This is a list of the largest cities and towns in Abkhazia. Data for 1989 is official data from the Soviet Census 1989, data for 2010 are unofficial estimates of the World Gazetteer.

| Rank | Name | Name in Georgian | Name in Abkhaz | Population 1989 | Population 2010 | Administrative Region |
|---|---|---|---|---|---|---|
| 1. | Sokhumi | სოხუმი | Аҟәа | 119,200 | 39,100 | Sukhumi District |
| 2. | Tkvarcheli | ტყვარჩელი | Тҟәарчал | 21,700 | 16,800 | Ochamchire District |
| 3. | Ochamchire | ოჩამჩირე | Очамчыра | 20,100 | 14,300 | Ochamchire District |
| 4. | Gali | გალი | Гал | 15,800 | 10,800 | Gali District |
| 5. | Gudauta | გუდაუთა | Гәдоуҭа | 14,900 | 10,800 | Gudauta District |
| 6. | Pitsunda | ბიჭვინთა | Пиҵунда | 11,000 | 8,500 | Gagra District |
| 7. | Gulripshi | გულრიფში | Гәылрыҧшь | 11,800 | 8,200 | Gulripshi District |
| 8. | Gagra | გაგრა | Гагра | 24,000 | 7,700 | Gagra District |
| 9. | New Athos | ახალი ათონი | Афон Ҿыц | 3,200 | 3,700 | Gudauta District |

This is a list of the largest cities and towns in South Ossetia/Tskhinvali Region. Data for 1989 is official data from the Soviet Census 1989, data for 2010 are unofficial estimates of the World Gazetteer.

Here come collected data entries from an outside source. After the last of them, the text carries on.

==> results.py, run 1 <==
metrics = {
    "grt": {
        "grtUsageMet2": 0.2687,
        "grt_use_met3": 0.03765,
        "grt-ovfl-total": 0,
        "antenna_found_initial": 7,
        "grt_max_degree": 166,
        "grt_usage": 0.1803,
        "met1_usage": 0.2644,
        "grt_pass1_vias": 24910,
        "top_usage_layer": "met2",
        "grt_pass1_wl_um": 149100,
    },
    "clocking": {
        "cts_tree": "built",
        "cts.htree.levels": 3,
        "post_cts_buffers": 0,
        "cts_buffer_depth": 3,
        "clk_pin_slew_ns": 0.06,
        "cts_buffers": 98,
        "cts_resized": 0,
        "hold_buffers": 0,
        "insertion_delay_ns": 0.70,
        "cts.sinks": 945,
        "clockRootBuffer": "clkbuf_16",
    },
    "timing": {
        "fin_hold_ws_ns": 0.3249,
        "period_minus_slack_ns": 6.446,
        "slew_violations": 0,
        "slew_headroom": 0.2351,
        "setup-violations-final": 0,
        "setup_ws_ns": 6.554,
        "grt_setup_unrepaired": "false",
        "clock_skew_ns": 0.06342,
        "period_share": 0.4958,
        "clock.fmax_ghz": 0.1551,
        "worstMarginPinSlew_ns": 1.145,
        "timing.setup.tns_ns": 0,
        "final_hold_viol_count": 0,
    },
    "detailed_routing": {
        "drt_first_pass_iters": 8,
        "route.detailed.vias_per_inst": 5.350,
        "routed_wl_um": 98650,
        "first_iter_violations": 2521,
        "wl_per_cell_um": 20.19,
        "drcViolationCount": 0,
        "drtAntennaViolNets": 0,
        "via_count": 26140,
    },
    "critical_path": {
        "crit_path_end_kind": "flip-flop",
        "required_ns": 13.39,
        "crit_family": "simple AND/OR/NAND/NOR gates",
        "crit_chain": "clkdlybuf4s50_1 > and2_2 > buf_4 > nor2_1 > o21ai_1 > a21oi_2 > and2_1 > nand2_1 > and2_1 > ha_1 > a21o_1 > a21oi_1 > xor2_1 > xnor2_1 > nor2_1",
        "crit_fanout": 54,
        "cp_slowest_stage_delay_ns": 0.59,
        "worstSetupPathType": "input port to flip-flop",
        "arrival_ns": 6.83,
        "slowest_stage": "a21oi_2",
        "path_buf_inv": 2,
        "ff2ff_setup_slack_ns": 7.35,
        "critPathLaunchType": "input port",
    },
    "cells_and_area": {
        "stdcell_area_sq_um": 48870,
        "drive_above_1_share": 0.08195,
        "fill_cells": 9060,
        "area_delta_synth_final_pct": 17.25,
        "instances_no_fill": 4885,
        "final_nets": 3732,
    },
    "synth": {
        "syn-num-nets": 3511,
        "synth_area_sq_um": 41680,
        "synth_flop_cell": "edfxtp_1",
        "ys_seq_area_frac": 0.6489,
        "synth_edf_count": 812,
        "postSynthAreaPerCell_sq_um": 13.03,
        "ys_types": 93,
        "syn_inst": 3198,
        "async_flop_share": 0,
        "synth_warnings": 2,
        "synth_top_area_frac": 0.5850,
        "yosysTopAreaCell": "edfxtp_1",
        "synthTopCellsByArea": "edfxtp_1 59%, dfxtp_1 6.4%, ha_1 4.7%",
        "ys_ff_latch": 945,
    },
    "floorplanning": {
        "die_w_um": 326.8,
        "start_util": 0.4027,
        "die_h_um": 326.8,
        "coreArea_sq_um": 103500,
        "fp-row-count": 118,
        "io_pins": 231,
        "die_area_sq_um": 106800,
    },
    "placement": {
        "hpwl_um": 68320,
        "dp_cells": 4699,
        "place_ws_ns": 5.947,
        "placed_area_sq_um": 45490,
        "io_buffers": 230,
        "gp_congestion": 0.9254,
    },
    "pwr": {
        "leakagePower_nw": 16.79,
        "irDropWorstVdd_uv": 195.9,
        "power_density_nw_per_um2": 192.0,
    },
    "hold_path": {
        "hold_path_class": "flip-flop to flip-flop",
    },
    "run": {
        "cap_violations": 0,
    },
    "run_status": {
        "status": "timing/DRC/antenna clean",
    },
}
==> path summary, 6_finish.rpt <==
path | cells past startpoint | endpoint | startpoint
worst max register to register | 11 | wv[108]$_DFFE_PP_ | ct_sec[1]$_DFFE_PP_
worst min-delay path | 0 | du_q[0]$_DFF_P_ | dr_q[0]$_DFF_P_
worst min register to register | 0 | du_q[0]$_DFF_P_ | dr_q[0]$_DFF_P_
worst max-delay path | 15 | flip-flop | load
Source: an optimization exercise on an open RTL-to-GDS flow (aim: small area, a short achievable clock period and few clock cycles). Production flows keep margins and buffers that such runs may drop. Where RTL was checked, it was by simulation tests only, not by an equivalence proof against the original. For runs 2 and 3, only the layout was checked, not whether the RTL still works. Power and IR drop assume default switching activity.

`design/flow/config.mk`:
```
export PLATFORM = sky130hd
export DESIGN_NAME = nibble_packer
export DESIGN_NICKNAME = nibble_packer
export VERILOG_FILES = /design/flow/design.v
export SDC_FILE = /design/flow/constraint.sdc
export NUM_CORES = 4
export LEC_CHECK = 0
export ABC_CLOCK_PERIOD_IN_PS = 4000
export CAP_MARGIN = 20
export CORE_MARGIN = 2
export CORE_UTILIZATION = 35
export PLACE_DENSITY = 0.45
export SETUP_SLACK_MARGIN = 3.4
export SLEW_MARGIN = 20
export SYNTH_HIERARCHICAL = 1
```
`design/flow/constraint.sdc`:
```
create_clock -name core_clock -period 7.5 [get_ports {clk}]
set_input_delay 1.5000 -clock core_clock [delete_from_list [all_inputs] [get_ports {clk}]]
set_output_delay 1.5000 -clock core_clock [all_outputs]
set_load 0.01 [all_outputs]
```
This is an optimization exercise on Yosys and OpenROAD, whose aim is small area, a short achievable clock period and few clock cycles per item, not a production implementation.
At most, simulation tests tie the RTL to the original design; equivalence was not proved.

Design sha256_hex, start of the top module:
module sha256_hex (
  input  wire         clk,
  input  wire         rst,         
  input  wire         in_valid,
  output wire         in_ready,
  input  wire [7:0]   in_data,
  input  wire         in_keep,     
  input  wire         in_last,     
  output wire         out_valid,
  input  wire         out_ready,
  output wire [511:0] out_hex      
);
Size in the first run: ~6300 cells after synthesis, about 78000 sq um of cells after synthesis.
make LEC_CHECK=0 CAP_MARGIN=20 CORE_MARGIN=2 CORE_UTILIZATION=40 PLACE_DENSITY=0.6 SETUP_SLACK_MARGIN=5.0 SLEW_MARGIN=20 finish   # period 10.0 ns
run.sh (not shown) runs the stock make flow with config.mk's settings and CLKGATE_MAP_FILE= SYNTH_SCRIPT=/design/flow/synth_recipe.tcl, a recipe that flattens the netlist after the stock synthesis.
Next try:
Settings changed: CTS_BUF_LIST set to sky130_fd_sc_hd__clkbuf_4 sky130_fd_sc_hd__clkbuf_8, SLEW_MARGIN 20 to 35.
Final cell count grows by 2.3%.
Worst hold slack gets worse by 11 ps.
Worst setup slack gets worse by 58 ps.
First-iteration DRC count drops by 3.4%.
Area after synthesis is unchanged.
Cell area rose by 0.32%.
Clock-buffer cell count climbs by 173.
Non-clock buffer count went up by 46.
No functional check of the RTL was part of any run of this note.

Another version of the RTL of sha256_hex (not shown whole).
Size in the first run: about 6600 cells after synthesis.
make LEC_CHECK=0 CAP_MARGIN=20 CORE_MARGIN=2 CORE_UTILIZATION=40 CTS_CLUSTER_DIAMETER=100 CTS_CLUSTER_SIZE=25 PLACE_DENSITY=0.6 SETUP_SLACK_MARGIN=5.0 SLEW_MARGIN=30 finish   # period 10.0 ns
Testbench counts at the start, summed over its fixed seeds: cycles 17,308, items 192.
What follows belongs to an exercise in optimizing a design on an open flow for small area; a production flow would make more cautious choices. Only simulation tests tie the RTL to the original design; equivalence was not proved. Power figures rest on the tool's default switching activity, not on a simulated workload.

**config.mk**
```make
export PLATFORM = sky130hd
export DESIGN_NAME = xmodem_rx
export DESIGN_NICKNAME = xmodem_rx
export VERILOG_FILES = /design/flow/design.v
export SDC_FILE = /design/flow/constraint.sdc
export NUM_CORES = 4
export LEC_CHECK = 0
export CAP_MARGIN = 0
export CORE_MARGIN = 2
export CORE_UTILIZATION = 60
export CTS_BUF_LIST = sky130_fd_sc_hd__clkbuf_8
export CTS_CLUSTER_DIAMETER = 60
export CTS_CLUSTER_SIZE = 16
export SLEW_MARGIN = 0
```
**constraint.sdc**
```tcl
create_clock -name core_clock -period 8.0 [get_ports {clk}]
set_input_delay 1.6000 -clock core_clock [delete_from_list [all_inputs] [get_ports {clk}]]
set_output_delay 1.6000 -clock core_clock [all_outputs]
set_load 0.01 [all_outputs]
```
This is an optimization exercise on Yosys and OpenROAD, whose aim is small area, a short achievable clock period and few clock cycles, not a production implementation. In this exercise RTL edits were held to simulation tests only and were not proved equivalent to the original.

$ cat flow/config.mk
export PLATFORM = sky130hd
export DESIGN_NAME = pac_raster
export DESIGN_NICKNAME = pac_raster
export VERILOG_FILES = /design/flow/design.v
export SDC_FILE = /design/flow/constraint.sdc
export NUM_CORES = 4
export LEC_CHECK = 0
export CAP_MARGIN = 20
export CORE_MARGIN = 2
export CORE_UTILIZATION = 30
export SLEW_MARGIN = 20
$ cat flow/constraint.sdc
create_clock -name core_clock -period 12.0 [get_ports {clk}]
set_input_delay 2.4000 -clock core_clock [delete_from_list [all_inputs] [get_ports {clk}]]
set_output_delay 2.4000 -clock core_clock [all_outputs]
set_load 0.01 [all_outputs]
$ cat flow/design.v
module pac_fb (
    input  wire        clk,
    input  wire [63:0] col1,
    input  wire [31:0] row1,
    input  wire [63:0] col2,
    input  wire [31:0] row2,
    input  wire        s,
    input  wire [7:0]  rd_addr,
    output wire [7:0]  rd_data
);
    reg [63:0] pc1n, pc2n;
    reg [31:0] pr1n, pr2n;
    reg        ps;
    always @(posedge clk) begin
        pc1n <= ~col1;
        pr1n <= ~row1;
        pc2n <= ~col2;
        pr2n <= ~row2;
        ps   <= s;
    end
    wire [63:0] rows [0:31];
    genvar gy;
    generate
        for (gy = 0; gy < 32; gy = gy + 1) begin : g_row
            reg  [63:0] bits;
            wire [63:0] we = ~((pc1n | {64{pr1n[gy]}}) & (pc2n | {64{pr2n[gy]}}));
            always @(posedge clk)
                bits <= (bits & ~we) | ({64{ps}} & we);
            assign rows[gy] = bits;
        end
    endgenerate
    wire c1n = pc1n[rd_addr[5:0]];
    wire c2n = pc2n[rd_addr[5:0]];
    genvar gb;
    generate
        for (gb = 0; gb < 8; gb = gb + 1) begin : g_rd
            wire [4:0]  ry  = {rd_addr[7:6], gb[2:0]};
            wire [63:0] r   = rows[ry];
            wire        hit = ~((c1n | pr1n[ry]) & (c2n | pr2n[ry]));
            assign rd_data[gb] = hit ? ps : r[rd_addr[5:0]];
        end
    endgenerate
endmodule
module pac_line (
    input  wire       clk,
    input  wire       load,     
    input  wire       div,      
    input  wire [5:0] x0,
    input  wire [4:0] y0,
    input  wire [5:0] x1,
    input  wire [4:0] y1,
    output wire       xmaj,     
    output wire [5:0] alo,      
    output wire [5:0] ahi,      
    output wire [5:0] amn,
    output wire [5:0] blo,      
    output wire [5:0] bhi,
    output wire [5:0] bmn,
    output wire       bv,       
    output wire       last      
);
    function [7:0] pfx(input [7:0] x, input [7:0] y, input cin);
        reg [7:0] g, p, g1, p1;
        integer i, st;
        begin
            g = x & y;
            p = x ^ y;
            g[0] = g[0] | (p[0] & cin);
            g1 = g; p1 = p;
            for (st = 1; st < 8; st = st * 2) begin
                for (i = 7; i >= st; i = i - 1) begin
                    g1[i] = g1[i] | (p1[i] & g1[i - st]);
                    p1[i] = p1[i] & p1[i - st];
                end
            end
            pfx = p ^ {g1[6:0], cin};
        end
    endfunction
    function [7:0] add3(input [7:0] a, input [7:0] b, input [7:0] c, input cin);
        add3 = pfx(a ^ b ^ c, ((a & b) | (a & c) | (b & c)) << 1, cin);
    endfunction
    function [7:0] add4(input [7:0] a, input [7:0] b, input [7:0] c, input [7:0] k);
        add4 = add3(a ^ b ^ c, ((a & b) | (a & c) | (b & c)) << 1, k, 1'b0);
    endfunction
    function [9:0] r4(input [7:0] x, input [7:0] d1, input [7:0] d2, input [7:0] d3);
        reg [7:0] t1, t2, t3;
        begin
            t1 = pfx(x, ~d1, 1'b1);
            t2 = pfx(x, ~d2, 1'b1);
            t3 = pfx(x, ~d3, 1'b1);
            r4 = !t3[7] ? {2'd3, t3} : !t2[7] ? {2'd2, t2} : !t1[7] ? {2'd1, t1} : {2'd0, x};
        end
    endfunction
    function [16:0] r2(input [7:0] x, input [7:0] d1, input [7:0] d2);
        reg [7:0] t1, t2;
        begin
            t1 = pfx(x, ~d1, 1'b1);
            t2 = pfx(x, ~d2, 1'b1);
            r2 = !t1[7] ? {1'b1, t1, t2} : {1'b0, x, t1};
        end
    endfunction
    wire [5:0] dxp = x1 - x0, dxn = x0 - x1;
    wire [4:0] dyp = y1 - y0, dyn = y0 - y1;
    wire       xup = x1 > x0, yup = y1 > y0;
    wire [5:0] adx = xup ? dxp : dxn;
    wire [4:0] ady = yup ? dyp : dyn;
    wire       nxmaj = {1'b0, adx} > {2'b0, ady};
    wire [5:0] mj0 = nxmaj ? x0 : {1'b0, y0};
    wire [5:0] mj1 = nxmaj ? x1 : {1'b0, y1};
    wire [5:0] mn0 = nxmaj ? {1'b0, y0} : x0;
    wire [5:0] mn1 = nxmaj ? {1'b0, y1} : x1;
    wire       nij = nxmaj ? xup : yup;
    wire       nin = nxmaj ? yup : xup;
    wire [5:0] nw  = nin ? mn0 : ~mn0;
    wire [5:0] nwn = nin ? mn0 + 6'd1 : ~mn0 + 6'd1;
    reg       xm;
    reg [5:0] mM;           
    reg [7:0] m1, m2, m3;   
    reg [5:0] u, eu;        
    reg [5:0] w, wn, ew;    
    reg       ij, in_;      
    reg [5:0] q, Qr;
    reg       cr;
    reg [7:0] rm, rmm, R;   
    wire [9:0]  d5 = r4({6'd0, mM[5:4]}, m1, m2, m3);
    wire [9:0]  d3 = r4({d5[5:0], mM[3:2]}, m1, m2, m3);
    wire [16:0] d1 = r2({d3[6:0], mM[1]}, m1, m2);
    wire [16:0] d0 = r2({d1[14:8], mM[0]}, m1, m2);
    wire [5:0]  Q0 = {d5[9:8], d3[9:8], d1[16]};    
    wire [7:0]  R0 = d1[15:8];
    wire [7:0] P1 = pfx(R, rmm, 1'b0);
    wire [7:0] P2 = add3(R, rm, rmm, 1'b0);
    wire [7:0] P3 = pfx(R, {rmm[6:0], 1'b0}, 1'b0);
    wire [7:0] P5 = pfx(R, {rm[6:0], 1'b0}, 1'b0);
    wire       cya = !P1[7];
    wire       cyb = cya ? !P3[7] : !P2[7];
    wire [7:0] rn  = cya ? (cyb ? P3 : P2) : (cyb ? P2 : P5);
    wire [7:0] ue = {2'b0, u}, Qe = {2'b0, Qr}, qe = {2'b0, q};
    wire [7:0] s0 = pfx(ue, Qe, 1'b0);                        
    wire [7:0] sm = add3(ue, Qe, 8'hff, 1'b0);                
    wire [7:0] sp = pfx(ue, Qe, 1'b1);                        
    wire [7:0] tm = add4(ue, Qe, qe, 8'hff);                  
    wire [7:0] t0 = add3(ue, Qe, qe, 1'b0);                   
    wire [7:0] tp = add3(ue, Qe, qe, 1'b1);                   
    wire [7:0] t2 = add4(ue, Qe, qe, 8'd2);                   
    wire       la   = (w == ew);
    wire       lb   = (wn == ew);
    wire [5:0] aend = la ? eu : (cr ? s0[5:0] : sm[5:0]);
    wire [5:0] bst  = cr ? sp[5:0] : s0[5:0];
    wire [5:0] bend = lb ? eu : ((cr && cya) ? tp[5:0] : (cr || cya) ? t0[5:0] : tm[5:0]);
    wire [5:0] nu   = (cr && cya) ? t2[5:0] : (cr || cya) ? tp[5:0] : t0[5:0];
    assign xmaj = xm;
    assign alo  = ij ? u : ~u;
    assign ahi  = ij ? aend : ~aend;
    assign amn  = in_ ? w : ~w;
    assign blo  = ij ? bst : ~bst;
    assign bhi  = ij ? bend : ~bend;
    assign bmn  = in_ ? wn : ~wn;
    assign bv   = !la;
    assign last = la || lb;
    always @(posedge clk) begin
        if (load) begin
            xm  <= nxmaj;
            mM  <= nxmaj ? adx : {1'b0, ady};
            m1  <= nxmaj ? {3'b0, ady} : {3'b0, adx[4:0]};
            m2  <= nxmaj ? {2'b0, ady, 1'b0} : {2'b0, adx[4:0], 1'b0};
            m3  <= nxmaj ? {2'b0, ady, 1'b0} + {3'b0, ady} :
                           {2'b0, adx[4:0], 1'b0} + {3'b0, adx[4:0]};
            ij  <= nij;
            in_ <= nin;
            u   <= nij ? mj0 : ~mj0;
            eu  <= nij ? mj1 : ~mj1;
            w   <= nw;
            wn  <= nwn;
            ew  <= nin ? mn1 : ~mn1;
        end else if (div) begin
            q   <= {Q0[4:0], d0[16]};
            rm  <= d0[15:8];
            rmm <= d0[7:0];
            Qr  <= Q0;
            cr  <= 1'b1;
            R   <= R0;
        end else begin
            u  <= nu;
            w  <= w + 6'd2;
            wn <= wn + 6'd2;
            Qr <= q;
            cr <= cyb;
            R  <= rn;
        end
    end
endmodule
This design comes from an exercise in tuning for small area on the open sky130 flow, not from production work.
Function was checked by simulation only, so behaviour that the tests miss may differ from the original.
No activity file was given, so power comes from the tool's default toggle rates.

==> flow/design.v <==
module ffm_servo_mixer (
    input  wire        clk,
    input  wire        rst,
    input  wire        rx_valid,
    input  wire [7:0]  rx_data,
    output wire [11:0] duty0,
    output wire [11:0] duty1,
    output wire [11:0] duty2,
    output wire [11:0] duty3,
    output wire [11:0] duty4,
    output wire [11:0] duty5,
    output wire [11:0] duty6,
    output wire [2:0]  dout,
    output wire [1:0]  drive_sel,
    output wire        kick
);
    reg  [7:0]  prev;            
    reg         sync;            
    reg  [4:0]  n;               
    reg  [15:0] acc;             
    reg  [11:0] w0, w1, w2, w3, w4, w5;   
    reg  [1:0]  mode;            
    reg  [1:0]  auxd;            
    reg  [13:0] q0, q1, q2, q3;  
    reg  [10:0] p0, p1, p2;      
    reg  [1:0]  sel_r;
    reg  [1:0]  dlo_r;
    reg         kick_r;
    function [15:0] radd(input [15:0] a, input [15:0] b, input ci);
        integer i;
        reg c;
        begin
            c = ci;
            for (i = 0; i < 16; i = i + 1) begin
                radd[i] = a[i] ^ b[i] ^ c;
                c = (a[i] & b[i]) | (a[i] & c) | (b[i] & c);
            end
        end
    endfunction
    function ult(input [15:0] a, input [15:0] b);
        integer i;
        reg c;
        begin
            c = 1'b0;
            for (i = 0; i < 16; i = i + 1)
                c = (~a[i] & b[i]) | (~(a[i] ^ b[i]) & c);
            ult = c;
        end
    endfunction
    function slt(input [15:0] a, input [15:0] b);
        slt = ult({~a[15], a[14:0]}, {~b[15], b[14:0]});
    endfunction
    wire        busy = !sync && (n != 5'd0);
    wire [15:0] n1f  = radd({11'd0, n}, 16'd1, 1'b0);
    wire [4:0]  n1   = n1f[4:0];
    wire        hdr    = (prev == 8'h20) && (rx_data == 8'h40);
    wire [11:0] word12 = {rx_data[3:0], prev};
    wire        rx_go  = rx_valid && !hdr && sync;       
    wire        odd    = n[0];
    wire [3:0]  pair   = n[4:1];
    wire        trl    = odd && (pair == 4'd14);
    wire        ck_ok  = (acc[7:0] == 8'd0) && (acc[15:8] == rx_data);
    wire m0 = (mode == 2'd0);
    wire m1 = (mode == 2'd1);
    wire m2 = (mode == 2'd2);
    wire s_duty = busy && (n == 5'd1 || n == 5'd3 || n == 5'd5);
    wire s_tp0  = busy && (n == 5'd2);
    wire s_tpa  = busy && (n == 5'd4 || n == 5'd6);
    wire s_cmp  = busy && (n == 5'd7 || n == 5'd15 || n == 5'd23 || n == 5'd27);
    wire s_wr   = busy && (n == 5'd8 || n == 5'd16 || n == 5'd24 || n == 5'd28);
    wire s_j8   = busy && (n == 5'd9);
    wire s_j16  = busy && (n == 5'd17);
    wire s_add  = busy && ((n == 5'd13 && m2) || (n == 5'd14 && m1));
    wire s_sub  = busy && ((n == 5'd21 && m2) || (n == 5'd22 && m1));
    wire s_raw  = busy && ((n == 5'd18 && m0) || n == 5'd26);
    wire s_last = busy && (n == 5'd28);
    wire rot    = busy && !(n == 5'd1 || n == 5'd3 || n == 5'd5 || n == 5'd7 || n == 5'd8 ||
                            n == 5'd15 || n == 5'd16 || n == 5'd23);
    wire pump   = busy && (n == 5'd7 || n == 5'd8);
    wire act    = (n == 5'd1 || n == 5'd2) ? 1'b1 : (n == 5'd3 || n == 5'd4) ? !m2 : !m1;
    wire        ngs  = ult(w0, 1500);
    wire        vbig = ult(w0, 1351) || !ult(w0, 1650);
    wire        dead = !ult(w0, 1451) && ult(w0, 1550);
    wire [12:0] vk   = ngs ? (vbig ? 13'd1400 : 13'd1452) : (vbig ? -13'd1600 : -13'd1548);
    wire [15:0] vr   = radd({3'd0, vk}, {3'd0, {1'b0, w0} ^ {13{ngs}}}, ngs);
    wire [11:0] cv   = dead ? 12'd0 : vbig ? vr[11:0] : {1'b0, vr[11:1]};
    wire [11:0] cvd  = (ult(w0, 901) || !ult(w0, 2100)) ? 12'd500 : cv;
    wire [15:0] sx   = pump ? {2'b00, q0} : {{2{q0[13]}}, q0};
    reg         r_use_t, r_dn;
    reg  [15:0] a_op, x_op;
    reg         neg;
    always @* begin
        a_op = acc; x_op = 16'd0; neg = 1'b0;
        if (!busy) begin
            if (hdr) a_op = 16'hFF9F;
            else begin x_op = {8'd0, rx_data}; neg = 1'b1; end
        end else if (s_duty) begin
            a_op = 16'd1500; x_op = act ? {4'd0, cvd} : 16'd0; neg = ngs && act;
        end else if (s_tp0) begin
            a_op = 16'd1500; x_op = {4'd0, cv};
        end else if (s_tpa) begin
            x_op = act ? {4'd0, cv} : 16'd0;
        end else if (s_cmp) begin
            x_op = sx; neg = 1'b1;
        end else if (s_wr) begin
            if (!r_use_t) begin
                a_op = r_dn ? (pump ? -16'd20 : -16'd10) : (pump ? 16'd20 : 16'd10);
                x_op = sx;
            end
        end else if (s_j8) begin
            a_op = m0 ? 16'd0 : -16'd1500; x_op = {4'd0, w0};
        end else if (s_j16) begin
            a_op = 16'd1500; x_op = {4'd0, w0};
        end else if (s_raw) begin
            a_op = 16'd0; x_op = {4'd0, w0};
        end else if (s_add) begin
            x_op = {4'd0, w0};
        end else if (s_sub) begin
            x_op = {4'd0, w0}; neg = 1'b1;
        end
    end
    wire [15:0] sum = radd(a_op, x_op ^ {16{neg}}, neg);
    wire [15:0] t    = acc;
    wire [15:0] dif  = sum;
    wire        snap = slt(1480, t) && slt(t, 1520) && (slt(1750, sx) || slt(sx, 1250));
    wire        up   = pump ? slt(20, dif) : slt(10, dif);
    wire        dn   = pump ? slt(dif, -16'sd20) : slt(dif, -16'sd10);
    always @(posedge clk) begin
        if (rst) begin
            prev   <= 8'h00;
            sync   <= 1'b0;
            n      <= 5'd0;
            q0     <= 14'd1500;
            q1     <= 14'd1500;
            q2     <= 14'd1500;
            q3     <= 14'd1500;
            p0     <= 11'd1500;
            p1     <= 11'd1500;
            p2     <= 11'd1500;
            sel_r  <= 2'd0;
            dlo_r  <= 2'd0;
            kick_r <= 1'b0;
        end else begin
            kick_r <= s_last;
            if (busy) begin
                n <= s_last ? 5'd0 : n1;
                if (rot) begin
                    w0 <= w1; w1 <= w2; w2 <= w3; w3 <= w4; w4 <= w5; w5 <= w0;
                end
                if (s_duty) begin
                    p0 <= p1; p1 <= p2; p2 <= sum[10:0];
                end
                if (s_tp0 || s_tpa || s_j8 || s_j16 || s_raw || s_add || s_sub)
                    acc <= sum;
                if (s_cmp) begin
                    r_use_t <= snap || !(up || dn);
                    r_dn    <= dn;
                end
                if (s_wr) begin
                    q0 <= q1; q1 <= q2; q2 <= q3; q3 <= sum[13:0];
                end
                if (s_last) begin
                    sel_r <= mode;
                    dlo_r <= auxd;
                end
            end else if (rx_valid) begin
                prev <= rx_data;
                if (hdr) begin
                    sync <= 1'b1;
                    n    <= 5'd0;
                    acc  <= sum;
                end else if (sync) begin
                    if (trl) begin
                        sync <= 1'b0;
                        if (ck_ok) begin
                            n    <= 5'd1;        
                            prev <= 8'h00;
                        end else begin
                            n    <= 5'd0;
                        end
                    end else begin
                        n   <= n1;
                        acc <= sum;
                        if (odd && ult({12'd0, pair}, 6)) begin
                            w0 <= w1; w1 <= w2; w2 <= w3; w3 <= w4; w4 <= w5;
                            w5 <= word12;
                        end
                        if (odd && pair == 4'd6)
                            mode <= ult(word12, 1300) ? 2'd0 :
                                    ult(1700, word12) ? 2'd2 : 2'd1;
                        if (odd && pair == 4'd7)
                            auxd <= {ult(1700, word12), !ult(word12, 1300)};
                    end
                end
            end
        end
    end
    function [10:0] dclamp(input [13:0] s);
        dclamp = slt({{2{s[13]}}, s}, 1000) ? 11'd1000 :
                 slt(2000, {{2{s[13]}}, s}) ? 11'd2000 : s[10:0];
    endfunction
    wire        pact = ult(1500, q0);
    wire [15:0] p60  = radd({2'b00, q0}, 16'd60, 1'b0);
    assign duty0 = {1'b0, p0};
    assign duty1 = {1'b0, p1};
    assign duty2 = {1'b0, p2};
    assign duty3 = {1'b0, !pact ? 11'd1500 : ult(1939, q0) ? 11'd2000 : p60[10:0]};
    assign duty4 = {1'b0, dclamp(q1)};
    assign duty5 = {1'b0, dclamp(q2)};
    assign duty6 = {1'b0, dclamp(q3)};
    assign dout      = {pact, dlo_r};
    assign drive_sel = sel_r;
    assign kick      = kick_r;
endmodule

| Rank | Name | Name in Georgian | Name in Ossetian | Population 1989 | Population 2010 | Administrative Region |
|---|---|---|---|---|---|---|
| 1. | Tskhinvali | ცხინვალი | Цхинвал | 42,300 | 30,000 | Gori District |

==Future cities and towns==
The intent to construct Lazika, a new city on Georgia's Black Sea littoral, was unveiled by President of Georgia Mikheil Saakashvili on December 4, 2011. The construction was scheduled to be launched in 2012.